Trek Speed Concept 9.9
I have a love hate relationship with tri fits. Depending on the bike, there are a lot of modifications that you can do to the bike to customize the fit. The drawback of high customization equates to a relatively long fit process. This fit was done on Trek’s Speed Concept 9 series. This is an amazing bike! I’m no tri athlete but I wouldn’t mind riding this bike. The bike is outfitted with Shimano’s Di2 electronic shifting. Initially, I thought Di2 shifters were a bit overkill but after riding the bike I definitely appreciated the ease and responsiveness of the shifting. From a fit aspect, I really like the handlebar that comes on this bike. You can adjust the fore/aft position of the bar extensions, the rotation of the extensions and the width of the forearm pads which allows you to dial in the fit at the cockpit.
My customer bought her bike used. The saddle height was adjusted for her but she had not adjusted anything on the handlebar yet. She was having complaints of discomfort at the saddle and reported that she was not happy with arm position.

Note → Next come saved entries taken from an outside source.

`src/hw/thor_isa_pkg.sv`:
```
// ====================
// Thor instruction encodings for the reduced front end opcode set
// All formats overlay one 48-bit word through a packed union
// ====================
`default_nettype none

package thor_isa_pkg;

	localparam int insn_bits = 48;
	localparam int opc_bits = 8;
	localparam int reg_bits = 6;
	localparam int fn_bits = 7;

	// ====================
	// Opcodes in [7:0]
	// ====================
	localparam logic [opc_bits-1:0] op_r2    = 8'h02;
	localparam logic [opc_bits-1:0] op_addi  = 8'h04;
	localparam logic [opc_bits-1:0] op_andi  = 8'h08;
	localparam logic [opc_bits-1:0] op_ori   = 8'h09;
	localparam logic [opc_bits-1:0] op_addil = 8'h14;
	localparam logic [opc_bits-1:0] op_jmp   = 8'h20;
	localparam logic [opc_bits-1:0] op_jeq   = 8'h26;
	localparam logic [opc_bits-1:0] op_rts   = 8'h2f;
	// Postfix, only meaningful in the word after an instruction
	localparam logic [opc_bits-1:0] op_exi23 = 8'h51;
	localparam logic [opc_bits-1:0] op_ldb   = 8'h80;
	localparam logic [opc_bits-1:0] op_ldbu  = 8'h81;
	localparam logic [opc_bits-1:0] op_ldw   = 8'h82;
	localparam logic [opc_bits-1:0] op_ldo   = 8'h86;
	localparam logic [opc_bits-1:0] op_stb   = 8'h90;
	localparam logic [opc_bits-1:0] op_sto   = 8'h93;
	localparam logic [opc_bits-1:0] op_nop   = 8'hf1;

	// R2 function codes, held in [47:41]
	localparam logic [fn_bits-1:0] fn_add = 7'h04;
	localparam logic [fn_bits-1:0] fn_mul = 7'h08;

	// ====================
	// Formats, msb first
	// ====================
	typedef struct packed {
		logic [insn_bits-opc_bits-1:0] payload;
		logic [opc_bits-1:0] opcode;
	} any_fmt_t;

	// Short immediate ALU
	typedef struct packed {
		logic [15:0] pad;
		logic [10:0] imm;
		logic [reg_bits-1:0] ra;
		logic [reg_bits-1:0] rt;
		logic vec;
		logic [opc_bits-1:0] opcode;
	} ri_fmt_t;

	// Long immediate ALU
	typedef struct packed {
		logic [3:0] pad;
		logic [22:0] imm;
		logic [reg_bits-1:0] ra;
		logic [reg_bits-1:0] rt;
		logic vec;
		logic [opc_bits-1:0] opcode;
	} ril_fmt_t;

	typedef struct packed {
		logic [fn_bits-1:0] func;
		logic [13:0] pad;
		logic [reg_bits-1:0] rb;
		logic [reg_bits-1:0] ra;
		logic [reg_bits-1:0] rt;
		logic vec;
		logic [opc_bits-1:0] opcode;
	} r2_fmt_t;

	// Loads put Rt in [14:9], stores put Rc there
	typedef struct packed {
		logic [15:0] pad;
		logic [10:0] disp;
		logic [reg_bits-1:0] ra;
		logic [reg_bits-1:0] rc;
		logic vec;
		logic [opc_bits-1:0] opcode;
	} mem_fmt_t;

	typedef struct packed {
		logic [10:0] tgthi;
		logic [9:0] tgtlo;
		logic [reg_bits-1:0] rb;
		logic [reg_bits-1:0] ra;
		logic pad;
		logic [2:0] ca;
		logic [1:0] lk;
		logic vec;
		logic [opc_bits-1:0] opcode;
	} jxx_fmt_t;

	typedef struct packed {
		logic [15:0] pad;
		logic [22:0] payload;
		logic vec;
		logic [opc_bits-1:0] opcode;
	} exi_fmt_t;

	typedef union packed {
		any_fmt_t any;
		ri_fmt_t ri;
		ril_fmt_t ril;
		r2_fmt_t r2;
		mem_fmt_t mem;
		jxx_fmt_t jxx;
		exi_fmt_t exi;
	} instruction_t;

endpackage

`default_nettype wire

```
`src/hw/thor_decode_pkg.sv`:
```
// ====================
// Decoded instruction bundle and bus side constants for the front end
// ====================
`default_nettype none

package thor_decode_pkg;

	localparam int word_bits = 64;
	localparam int adr_bits = 32;
	// First fetch address after reset
	localparam logic [adr_bits-1:0] reset_vector = 32'h0000_0100;

	// Memory access size
	typedef enum logic [1:0] {byt, wyde, tetra, octa} memsz_t;

	// ====================
	// Decode bundle
	// ====================
	typedef struct packed {
		logic rfwr;
		// Code address register write, jumps with a link only
		logic carfwr;
		logic [2:0] cat;
		logic [thor_isa_pkg::reg_bits-1:0] ra;
		logic [thor_isa_pkg::reg_bits-1:0] rb;
		logic [thor_isa_pkg::reg_bits-1:0] rc;
		logic [thor_isa_pkg::reg_bits-1:0] rt;
		logic [word_bits-1:0] imm;
		logic ld;
		logic ldz;
		logic st;
		logic mul;
		logic jmp;
		logic jxx;
		logic rts;
		logic multi_cycle;
		logic is_vector;
		memsz_t memsz;
		// Pc relative, already doubled and sign extended
		logic [word_bits-1:0] tgt_ofs;
	} decode_out_t;

endpackage

`default_nettype wire

```
`src/hw/fetch_if.sv`:
```
// ====================
// Fetched instruction channel, fetch unit to decode stage
// ====================
`timescale 1ns/1ps
`default_nettype none

interface fetch_if;
	logic valid;
	logic ready;
	thor_isa_pkg::instruction_t ir;
	// Postfix word or a NOP
	thor_isa_pkg::instruction_t xir;
	logic [thor_decode_pkg::adr_bits-1:0] pc;

	modport fetch (output valid, output ir, output xir, output pc, input ready);
	modport decode (input valid, input ir, input xir, input pc, output ready);
endinterface

`default_nettype wire

```
`src/hw/thor_fetch.sv`:
```
// ====================
// Sequential instruction fetch over Wishbone classic
// Keeps one lookahead word and folds an EXI23 postfix into its instruction
// ====================
`timescale 1ns/1ps
`default_nettype none

module thor_fetch
(
	input wire clk,
	input wire reset,
	output logic wb_cyc,
	output logic wb_stb,
	output logic wb_we,
	output logic [thor_decode_pkg::adr_bits-1:0] wb_adr,
	output logic [thor_decode_pkg::word_bits/8-1:0] wb_sel,
	input wire [thor_decode_pkg::word_bits-1:0] wb_dat_i,
	input wire wb_ack,
	fetch_if.fetch fq
);

	// FSM as two flags: idle, reading first word, reading lookahead word
	logic busy;
	logic lookahead;
	// Address of the next instruction to offer
	logic [thor_decode_pkg::adr_bits-1:0] fpc;
	logic buf_full;
	thor_isa_pkg::instruction_t buf_ir;
	logic offer_valid;
	thor_isa_pkg::instruction_t offer_ir;
	thor_isa_pkg::instruction_t offer_xir;
	logic [thor_decode_pkg::adr_bits-1:0] offer_pc;
	thor_isa_pkg::instruction_t rd_word;
	logic offer_free;
	logic is_postfix;

	assign rd_word = wb_dat_i[thor_isa_pkg::insn_bits-1:0];
	assign is_postfix = rd_word.any.opcode == thor_isa_pkg::op_exi23;
	// Slot is free now or empties on this edge
	assign offer_free = !offer_valid || fq.ready;

	// Read only master, whole word lanes
	assign wb_cyc = busy;
	assign wb_stb = busy;
	assign wb_we = 1'b0;
	assign wb_sel = '1;
	assign wb_adr = lookahead ? fpc + 32'd8 : fpc;

	assign fq.valid = offer_valid;
	assign fq.ir = offer_ir;
	assign fq.xir = offer_xir;
	assign fq.pc = offer_pc;

	// ====================
	// Control
	// ====================
	always_ff @(posedge clk)
	begin
		if (reset)
		begin
			busy <= 1'b0;
			lookahead <= 1'b0;
			buf_full <= 1'b0;
			offer_valid <= 1'b0;
			fpc <= thor_decode_pkg::reset_vector;
		end
		else
		begin
			if (offer_valid && fq.ready)
				offer_valid <= 1'b0;
			if (!busy)
			begin
				// Refill the buffer first
				if (!buf_full)
				begin
					busy <= 1'b1;
					lookahead <= 1'b0;
				end
				// Read ahead only when the result has a slot to go to
				else if (offer_free)
				begin
					busy <= 1'b1;
					lookahead <= 1'b1;
				end
			end
			else if (wb_ack)
			begin
				busy <= 1'b0;
				if (!lookahead)
					buf_full <= 1'b1;
				else
				begin
					offer_valid <= 1'b1;
					// Postfix consumed, buffer must be refilled
					if (is_postfix)
					begin
						buf_full <= 1'b0;
						fpc <= fpc + 32'd16;
					end
					else
						fpc <= fpc + 32'd8;
				end
			end
		end
	end

	// ====================
	// Payload
	// ====================
	always_ff @(posedge clk)
	begin
		if (busy && wb_ack)
		begin
			if (!lookahead)
				buf_ir <= rd_word;
			else
			begin
				offer_ir <= buf_ir;
				offer_pc <= fpc;
				if (is_postfix)
					offer_xir <= rd_word;
				else
				begin
					offer_xir <= 48'(thor_isa_pkg::op_nop);
					// Lookahead word becomes the next ir
					buf_ir <= rd_word;
				end
			end
		end
	end

	// Request address holds until acknowledged
	assert property (@(posedge clk) disable iff (reset)
		wb_stb && !wb_ack |=> $stable(wb_adr));

	// Stalled offer neither drops nor changes
	assert property (@(posedge clk) disable iff (reset)
		offer_valid && !fq.ready |=> offer_valid && $stable(offer_ir)
			&& $stable(offer_xir) && $stable(offer_pc));

endmodule

`default_nettype wire

```
`src/hw/thor_decoder.sv`:
```
// ====================
// Combinational decode of one instruction plus its optional postfix word
// ====================
`timescale 1ns/1ps
`default_nettype none

module thor_decoder
(
	input wire thor_isa_pkg::instruction_t ir,
	input wire thor_isa_pkg::instruction_t xir,
	output thor_decode_pkg::decode_out_t deco
);

	always_comb
	begin
		// Fixed source positions
		deco.ra = ir.ri.ra;
		deco.rb = ir.r2.rb;
		deco.is_vector = ir.ri.vec;

		// Target register, jumps link into lk
		case (ir.any.opcode)
			thor_isa_pkg::op_jmp, thor_isa_pkg::op_jeq:
				deco.rt = {4'd0, ir.jxx.lk};
			default:
				deco.rt = ir.ri.rt;
		endcase

		// Stores carry the data register in the Rt slot
		case (ir.any.opcode)
			thor_isa_pkg::op_stb, thor_isa_pkg::op_sto:
				deco.rc = ir.mem.rc;
			default:
				deco.rc = ir[34:29];
		endcase

		// Link to a code address register
		case (ir.any.opcode)
			thor_isa_pkg::op_jmp, thor_isa_pkg::op_jeq:
				deco.carfwr = ir.jxx.lk != 2'd0;
			default:
				deco.carfwr = 1'b0;
		endcase
		case (ir.any.opcode)
			thor_isa_pkg::op_jmp, thor_isa_pkg::op_jeq:
				deco.cat = {1'b0, ir.jxx.lk};
			default:
				deco.cat = 3'd0;
		endcase

		// Register file update
		case (ir.any.opcode)
			thor_isa_pkg::op_r2, thor_isa_pkg::op_addi, thor_isa_pkg::op_andi,
			thor_isa_pkg::op_ori, thor_isa_pkg::op_addil:
				deco.rfwr = 1'b1;
			default:
				deco.rfwr = 1'b0;
		endcase

		// ====================
		// Immediate
		// ====================
		case (ir.any.opcode)
			thor_isa_pkg::op_addi:
				deco.imm = {{53{ir.ri.imm[10]}}, ir.ri.imm};
			// Ones above keep the upper bits on AND
			thor_isa_pkg::op_andi:
				deco.imm = {{53{1'b1}}, ir.ri.imm};
			thor_isa_pkg::op_ori:
				deco.imm = {{53{1'b0}}, ir.ri.imm};
			thor_isa_pkg::op_addil:
				deco.imm = {{41{ir.ril.imm[22]}}, ir.ril.imm};
			// Memory displacement
			thor_isa_pkg::op_ldb, thor_isa_pkg::op_ldbu, thor_isa_pkg::op_ldw,
			thor_isa_pkg::op_ldo, thor_isa_pkg::op_stb, thor_isa_pkg::op_sto:
				deco.imm = {{53{ir.mem.disp[10]}}, ir.mem.disp};
			default:
				deco.imm = 64'd0;
		endcase
		// Postfix supplies the upper bits above the long immediate
		if (xir.any.opcode == thor_isa_pkg::op_exi23)
			deco.imm = {{18{xir.exi.payload[22]}}, xir.exi.payload, ir.ril.imm};

		case (ir.any.opcode)
			thor_isa_pkg::op_ldb, thor_isa_pkg::op_ldbu,
			thor_isa_pkg::op_ldw, thor_isa_pkg::op_ldo:
				deco.ld = 1'b1;
			default:
				deco.ld = 1'b0;
		endcase
		deco.ldz = ir.any.opcode == thor_isa_pkg::op_ldbu;
		case (ir.any.opcode)
			thor_isa_pkg::op_stb, thor_isa_pkg::op_sto:
				deco.st = 1'b1;
			default:
				deco.st = 1'b0;
		endcase

		case (ir.any.opcode)
			thor_isa_pkg::op_ldb, thor_isa_pkg::op_ldbu, thor_isa_pkg::op_stb:
				deco.memsz = thor_decode_pkg::byt;
			thor_isa_pkg::op_ldw:
				deco.memsz = thor_decode_pkg::wyde;
			default:
				deco.memsz = thor_decode_pkg::octa;
		endcase

		case (ir.any.opcode)
			thor_isa_pkg::op_r2:
				case (ir.r2.func)
					thor_isa_pkg::fn_mul:
						deco.mul = 1'b1;
					default:
						deco.mul = 1'b0;
				endcase
			default:
				deco.mul = 1'b0;
		endcase

		deco.jmp = ir.any.opcode == thor_isa_pkg::op_jmp;
		deco.jxx = ir.any.opcode == thor_isa_pkg::op_jeq;
		deco.rts = ir.any.opcode == thor_isa_pkg::op_rts;

		// Ops that tie up the downstream unit for several cycles
		case (ir.any.opcode)
			thor_isa_pkg::op_r2:
				case (ir.r2.func)
					thor_isa_pkg::fn_mul:
						deco.multi_cycle = 1'b1;
					default:
						deco.multi_cycle = 1'b0;
				endcase
			thor_isa_pkg::op_ldb, thor_isa_pkg::op_ldbu, thor_isa_pkg::op_ldw,
			thor_isa_pkg::op_ldo, thor_isa_pkg::op_stb, thor_isa_pkg::op_sto,
			thor_isa_pkg::op_jmp, thor_isa_pkg::op_jeq, thor_isa_pkg::op_rts:
				deco.multi_cycle = 1'b1;
			default:
				deco.multi_cycle = 1'b0;
		endcase

		// Halfword granular target offset
		deco.tgt_ofs = {{42{ir.jxx.tgthi[10]}}, ir.jxx.tgthi, ir.jxx.tgtlo, 1'b0};
	end

endmodule

`default_nettype wire

```
`src/hw/thor_decode_stage.sv`:
```
// ====================
// One slot decode register behind the fetch channel
// Also forms the jump target for jumps
// ====================
`timescale 1ns/1ps
`default_nettype none

module thor_decode_stage
(
	input wire clk,
	input wire reset,
	input wire dec_ready,
	fetch_if.decode fq,
	output logic dec_valid,
	output logic [thor_decode_pkg::adr_bits-1:0] dec_pc,
	output thor_decode_pkg::decode_out_t deco,
	output logic [thor_decode_pkg::word_bits-1:0] jump_target
);

	thor_decode_pkg::decode_out_t dec_comb;
	logic take;

	thor_decoder i_decoder
	(
		.ir(fq.ir),
		.xir(fq.xir),
		.deco(dec_comb)
	);

	// Accept when the slot is empty or draining
	assign fq.ready = !dec_valid || dec_ready;
	assign take = fq.valid && fq.ready;

	always_ff @(posedge clk)
	begin
		if (reset)
			dec_valid <= 1'b0;
		else if (take)
			dec_valid <= 1'b1;
		else if (dec_ready)
			dec_valid <= 1'b0;
	end

	always_ff @(posedge clk)
	begin
		if (take)
		begin
			deco <= dec_comb;
			dec_pc <= fq.pc;
			// Target only for jumps, zero otherwise
			if (dec_comb.jmp || dec_comb.jxx)
				jump_target <= {{(thor_decode_pkg::word_bits-thor_decode_pkg::adr_bits){1'b0}},
					fq.pc} + dec_comb.tgt_ofs;
			else
				jump_target <= '0;
		end
	end

	// Held slot is not overwritten by a new transfer
	assert property (@(posedge clk) disable iff (reset)
		dec_valid && !dec_ready |=> dec_valid && $stable(dec_pc) && $stable(deco)
			&& $stable(jump_target));

endmodule

`default_nettype wire

```
`src/hw/thor_frontend.sv`:
```
// ====================
// Front end top, Wishbone fetch feeding the decode register
// ====================
`timescale 1ns/1ps
`default_nettype none

module thor_frontend
(
	input wire clk,
	input wire reset,
	// Wishbone classic master
	output wire wb_cyc,
	output wire wb_stb,
	output wire wb_we,
	output wire [31:0] wb_adr,
	output wire [7:0] wb_sel,
	input wire [63:0] wb_dat_i,
	input wire wb_ack,
	// Decoded instruction
	output wire dec_valid,
	input wire dec_ready,
	output wire [31:0] dec_pc,
	output wire rfwr,
	output wire carfwr,
	output wire [2:0] cat,
	output wire [5:0] ra,
	output wire [5:0] rb,
	output wire [5:0] rc,
	output wire [5:0] rt,
	output wire [63:0] imm,
	output wire ld,
	output wire ldz,
	output wire st,
	output wire mul,
	output wire jmp,
	output wire jxx,
	output wire rts,
	output wire multi_cycle,
	output wire is_vector,
	output wire [1:0] memsz,
	output wire [63:0] tgt_ofs,
	output wire [63:0] jump_target
);

	thor_decode_pkg::decode_out_t deco;

	fetch_if i_fq ();

	thor_fetch i_fetch
	(
		.clk(clk),
		.reset(reset),
		.wb_cyc(wb_cyc),
		.wb_stb(wb_stb),
		.wb_we(wb_we),
		.wb_adr(wb_adr),
		.wb_sel(wb_sel),
		.wb_dat_i(wb_dat_i),
		.wb_ack(wb_ack),
		.fq(i_fq)
	);

	thor_decode_stage i_decode
	(
		.clk(clk),
		.reset(reset),
		.dec_ready(dec_ready),
		.fq(i_fq),
		.dec_valid(dec_valid),
		.dec_pc(dec_pc),
		.deco(deco),
		.jump_target(jump_target)
	);

	// Unpack in bundle field order
	assign {rfwr, carfwr, cat, ra, rb, rc, rt, imm, ld, ldz, st, mul, jmp, jxx, rts,
		multi_cycle, is_vector, memsz, tgt_ofs} = deco;

endmodule

`default_nettype wire

```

The first thing I noticed with her fit was that her arms with relatively stretched out. The quick and dirty with a trifit is to have a 90 degrees angle at the shoulders and elbows. Her shoulder angle was at 105 degrees and her elbows were at 120 degrees.
After her fit we tightened her shoulder angle up to 92 degrees and her elbow angle to 110 degrees. Ideally, I would like to bring her elbow in a bit closer to her body as she evolves as a cyclist. This is was her first tri bike and it takes some time getting used to the aero position when coming from a road bike. Making too many changes at once to a rider’s position can result in pain and potentially injury if the body is not ready.
Bike fits are dynamic
It is important to reassess your fit over time. As you spend more time on your bike your body will adjust. You may notice that are able to tolerate more aggressive positions over time. Your fit should adapt with your body. On the other hand, if you had a fit done several years ago and then took a hiatus from riding you may have to alter your fit to a less aggressive position as you get back into cycling.